**What the task asks:**
Scan the entries for the word "placement" and report how many lines contain it, as a number with no other words.

Collected data entries
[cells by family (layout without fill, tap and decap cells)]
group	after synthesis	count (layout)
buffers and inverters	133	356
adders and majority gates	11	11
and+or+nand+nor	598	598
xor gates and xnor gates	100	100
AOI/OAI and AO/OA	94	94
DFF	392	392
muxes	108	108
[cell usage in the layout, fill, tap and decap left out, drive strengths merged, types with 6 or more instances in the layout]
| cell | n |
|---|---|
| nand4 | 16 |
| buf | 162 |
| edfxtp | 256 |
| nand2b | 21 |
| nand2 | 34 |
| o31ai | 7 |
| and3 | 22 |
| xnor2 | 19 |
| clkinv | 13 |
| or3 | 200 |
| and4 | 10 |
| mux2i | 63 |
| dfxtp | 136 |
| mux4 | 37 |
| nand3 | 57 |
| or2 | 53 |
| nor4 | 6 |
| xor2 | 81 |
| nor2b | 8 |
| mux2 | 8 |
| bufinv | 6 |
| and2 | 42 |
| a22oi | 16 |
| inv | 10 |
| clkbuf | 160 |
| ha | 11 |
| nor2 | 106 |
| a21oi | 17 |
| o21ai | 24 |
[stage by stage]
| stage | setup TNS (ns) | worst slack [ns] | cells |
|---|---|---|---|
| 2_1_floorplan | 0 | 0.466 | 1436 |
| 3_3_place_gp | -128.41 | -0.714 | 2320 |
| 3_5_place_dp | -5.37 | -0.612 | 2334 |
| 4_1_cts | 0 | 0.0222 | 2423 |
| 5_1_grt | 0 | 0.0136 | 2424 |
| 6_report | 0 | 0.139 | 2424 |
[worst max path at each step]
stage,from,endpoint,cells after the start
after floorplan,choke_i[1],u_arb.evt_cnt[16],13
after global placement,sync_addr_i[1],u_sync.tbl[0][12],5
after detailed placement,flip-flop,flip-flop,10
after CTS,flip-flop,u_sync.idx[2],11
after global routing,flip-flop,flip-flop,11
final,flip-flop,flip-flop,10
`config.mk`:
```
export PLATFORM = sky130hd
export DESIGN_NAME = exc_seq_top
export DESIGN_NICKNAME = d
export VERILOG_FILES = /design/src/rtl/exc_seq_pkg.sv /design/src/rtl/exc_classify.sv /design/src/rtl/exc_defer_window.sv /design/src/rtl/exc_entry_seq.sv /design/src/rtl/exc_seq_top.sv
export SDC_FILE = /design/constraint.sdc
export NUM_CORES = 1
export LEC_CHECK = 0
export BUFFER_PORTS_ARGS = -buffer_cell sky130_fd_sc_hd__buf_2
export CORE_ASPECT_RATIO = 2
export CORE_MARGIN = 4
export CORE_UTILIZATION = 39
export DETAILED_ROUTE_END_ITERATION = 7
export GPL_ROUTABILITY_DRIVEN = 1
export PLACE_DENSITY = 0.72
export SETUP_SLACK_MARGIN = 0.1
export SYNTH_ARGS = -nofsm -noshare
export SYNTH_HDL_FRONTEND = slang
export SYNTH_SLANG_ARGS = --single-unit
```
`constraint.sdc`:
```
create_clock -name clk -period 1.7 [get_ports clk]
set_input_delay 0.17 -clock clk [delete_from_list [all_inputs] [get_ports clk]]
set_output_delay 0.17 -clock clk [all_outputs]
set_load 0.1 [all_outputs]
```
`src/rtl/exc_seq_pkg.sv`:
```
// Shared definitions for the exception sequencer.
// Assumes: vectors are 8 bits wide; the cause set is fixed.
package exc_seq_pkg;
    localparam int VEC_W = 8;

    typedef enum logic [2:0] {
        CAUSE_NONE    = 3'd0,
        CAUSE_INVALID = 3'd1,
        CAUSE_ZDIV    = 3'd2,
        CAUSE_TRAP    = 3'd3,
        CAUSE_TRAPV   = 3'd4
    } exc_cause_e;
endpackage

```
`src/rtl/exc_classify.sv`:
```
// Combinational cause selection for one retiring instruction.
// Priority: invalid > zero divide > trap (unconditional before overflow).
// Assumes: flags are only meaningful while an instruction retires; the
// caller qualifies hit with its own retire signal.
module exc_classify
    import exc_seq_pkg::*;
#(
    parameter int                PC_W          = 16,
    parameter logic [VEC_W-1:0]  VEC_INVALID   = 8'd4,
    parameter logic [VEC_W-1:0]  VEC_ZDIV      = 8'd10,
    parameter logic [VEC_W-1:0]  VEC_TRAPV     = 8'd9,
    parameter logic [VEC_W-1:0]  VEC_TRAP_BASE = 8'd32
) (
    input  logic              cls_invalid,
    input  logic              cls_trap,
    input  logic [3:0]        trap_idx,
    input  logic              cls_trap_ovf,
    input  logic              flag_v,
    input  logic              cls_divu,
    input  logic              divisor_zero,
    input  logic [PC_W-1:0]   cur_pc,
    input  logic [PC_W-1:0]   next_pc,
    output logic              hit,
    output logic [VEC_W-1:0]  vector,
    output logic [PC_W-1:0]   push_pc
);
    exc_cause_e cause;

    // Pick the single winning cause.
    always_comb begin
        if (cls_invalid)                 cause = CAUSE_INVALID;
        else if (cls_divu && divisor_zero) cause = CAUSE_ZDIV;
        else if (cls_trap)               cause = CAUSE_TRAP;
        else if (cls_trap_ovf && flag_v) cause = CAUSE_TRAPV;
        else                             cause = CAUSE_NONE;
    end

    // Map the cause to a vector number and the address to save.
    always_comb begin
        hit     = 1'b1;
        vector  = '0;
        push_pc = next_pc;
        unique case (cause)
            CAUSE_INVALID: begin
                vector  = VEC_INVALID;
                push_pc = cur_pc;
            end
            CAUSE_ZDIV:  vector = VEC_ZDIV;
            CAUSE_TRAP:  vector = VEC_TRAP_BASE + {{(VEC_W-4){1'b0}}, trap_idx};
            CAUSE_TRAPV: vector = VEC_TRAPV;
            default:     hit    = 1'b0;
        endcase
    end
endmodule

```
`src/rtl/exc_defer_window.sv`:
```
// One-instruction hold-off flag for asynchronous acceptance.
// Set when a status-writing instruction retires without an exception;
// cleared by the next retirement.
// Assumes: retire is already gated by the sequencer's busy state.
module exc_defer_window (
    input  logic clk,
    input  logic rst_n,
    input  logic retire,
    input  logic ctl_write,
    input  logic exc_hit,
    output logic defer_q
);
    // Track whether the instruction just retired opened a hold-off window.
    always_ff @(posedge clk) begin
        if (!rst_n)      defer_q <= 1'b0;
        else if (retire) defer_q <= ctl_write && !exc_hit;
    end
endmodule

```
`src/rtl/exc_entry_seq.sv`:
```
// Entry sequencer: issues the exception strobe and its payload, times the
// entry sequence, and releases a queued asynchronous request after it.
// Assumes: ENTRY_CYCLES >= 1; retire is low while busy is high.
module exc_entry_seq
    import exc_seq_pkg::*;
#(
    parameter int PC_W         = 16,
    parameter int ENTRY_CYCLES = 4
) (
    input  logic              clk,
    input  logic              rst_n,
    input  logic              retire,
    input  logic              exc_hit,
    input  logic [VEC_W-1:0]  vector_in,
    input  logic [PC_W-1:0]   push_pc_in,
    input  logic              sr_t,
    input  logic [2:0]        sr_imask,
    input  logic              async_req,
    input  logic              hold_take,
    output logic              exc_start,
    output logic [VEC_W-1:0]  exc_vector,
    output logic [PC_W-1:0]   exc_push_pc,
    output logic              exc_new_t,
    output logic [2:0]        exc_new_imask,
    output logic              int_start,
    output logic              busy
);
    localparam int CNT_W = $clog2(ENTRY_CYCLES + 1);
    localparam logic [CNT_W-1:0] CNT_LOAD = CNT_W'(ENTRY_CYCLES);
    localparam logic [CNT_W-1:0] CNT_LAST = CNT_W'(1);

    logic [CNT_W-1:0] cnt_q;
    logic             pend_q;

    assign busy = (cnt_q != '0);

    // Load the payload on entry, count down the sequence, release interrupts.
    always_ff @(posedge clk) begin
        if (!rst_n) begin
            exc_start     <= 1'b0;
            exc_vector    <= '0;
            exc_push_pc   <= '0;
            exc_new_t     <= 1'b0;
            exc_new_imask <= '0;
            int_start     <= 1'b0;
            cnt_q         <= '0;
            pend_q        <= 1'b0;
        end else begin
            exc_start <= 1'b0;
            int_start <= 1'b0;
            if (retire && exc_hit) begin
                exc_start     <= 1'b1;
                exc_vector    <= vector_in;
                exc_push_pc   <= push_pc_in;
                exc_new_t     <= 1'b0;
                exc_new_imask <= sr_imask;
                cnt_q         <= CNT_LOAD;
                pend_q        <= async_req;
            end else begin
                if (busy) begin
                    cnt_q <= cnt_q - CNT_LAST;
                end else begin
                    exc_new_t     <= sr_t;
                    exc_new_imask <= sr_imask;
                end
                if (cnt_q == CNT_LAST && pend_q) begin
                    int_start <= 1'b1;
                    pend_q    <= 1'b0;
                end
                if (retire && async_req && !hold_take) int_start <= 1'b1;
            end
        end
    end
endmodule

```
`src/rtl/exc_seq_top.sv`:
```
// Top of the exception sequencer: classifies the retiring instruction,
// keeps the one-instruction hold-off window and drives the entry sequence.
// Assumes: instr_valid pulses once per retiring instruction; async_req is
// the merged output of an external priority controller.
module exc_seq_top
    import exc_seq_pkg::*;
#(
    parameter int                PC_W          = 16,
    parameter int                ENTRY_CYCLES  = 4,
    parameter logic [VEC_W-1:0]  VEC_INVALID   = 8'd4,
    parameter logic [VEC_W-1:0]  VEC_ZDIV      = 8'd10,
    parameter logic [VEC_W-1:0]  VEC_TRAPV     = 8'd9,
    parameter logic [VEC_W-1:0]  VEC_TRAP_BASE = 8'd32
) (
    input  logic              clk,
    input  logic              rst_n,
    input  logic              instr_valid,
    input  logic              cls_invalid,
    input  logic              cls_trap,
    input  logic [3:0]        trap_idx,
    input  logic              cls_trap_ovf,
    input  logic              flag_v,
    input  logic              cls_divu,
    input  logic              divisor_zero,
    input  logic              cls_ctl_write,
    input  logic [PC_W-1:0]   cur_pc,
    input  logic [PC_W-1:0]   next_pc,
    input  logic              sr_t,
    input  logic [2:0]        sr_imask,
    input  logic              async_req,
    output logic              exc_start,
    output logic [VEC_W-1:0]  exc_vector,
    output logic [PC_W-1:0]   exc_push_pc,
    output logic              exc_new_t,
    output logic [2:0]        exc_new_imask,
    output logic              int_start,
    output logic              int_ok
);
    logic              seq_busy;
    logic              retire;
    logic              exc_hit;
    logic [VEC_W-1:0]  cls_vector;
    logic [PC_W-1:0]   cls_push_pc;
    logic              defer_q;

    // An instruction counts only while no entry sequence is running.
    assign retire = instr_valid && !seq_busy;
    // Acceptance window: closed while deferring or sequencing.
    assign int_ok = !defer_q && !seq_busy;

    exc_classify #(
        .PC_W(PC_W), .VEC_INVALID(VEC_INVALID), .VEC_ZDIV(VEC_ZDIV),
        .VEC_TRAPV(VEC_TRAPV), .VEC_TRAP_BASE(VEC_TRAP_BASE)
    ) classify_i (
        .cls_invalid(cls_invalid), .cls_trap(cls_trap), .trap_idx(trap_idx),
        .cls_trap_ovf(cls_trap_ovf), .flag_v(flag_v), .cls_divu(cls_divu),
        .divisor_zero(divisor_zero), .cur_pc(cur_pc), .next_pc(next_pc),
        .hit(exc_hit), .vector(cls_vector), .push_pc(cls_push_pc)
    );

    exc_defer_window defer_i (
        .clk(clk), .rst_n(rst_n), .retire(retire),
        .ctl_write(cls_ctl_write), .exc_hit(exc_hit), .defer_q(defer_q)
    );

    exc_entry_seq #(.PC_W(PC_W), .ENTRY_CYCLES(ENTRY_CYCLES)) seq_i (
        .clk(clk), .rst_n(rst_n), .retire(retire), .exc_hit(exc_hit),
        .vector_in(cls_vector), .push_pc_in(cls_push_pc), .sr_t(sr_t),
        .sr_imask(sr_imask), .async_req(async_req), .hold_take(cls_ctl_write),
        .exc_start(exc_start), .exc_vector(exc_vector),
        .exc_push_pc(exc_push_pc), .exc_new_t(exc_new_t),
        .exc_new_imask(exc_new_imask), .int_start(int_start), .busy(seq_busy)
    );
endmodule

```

**Result of the task:**
2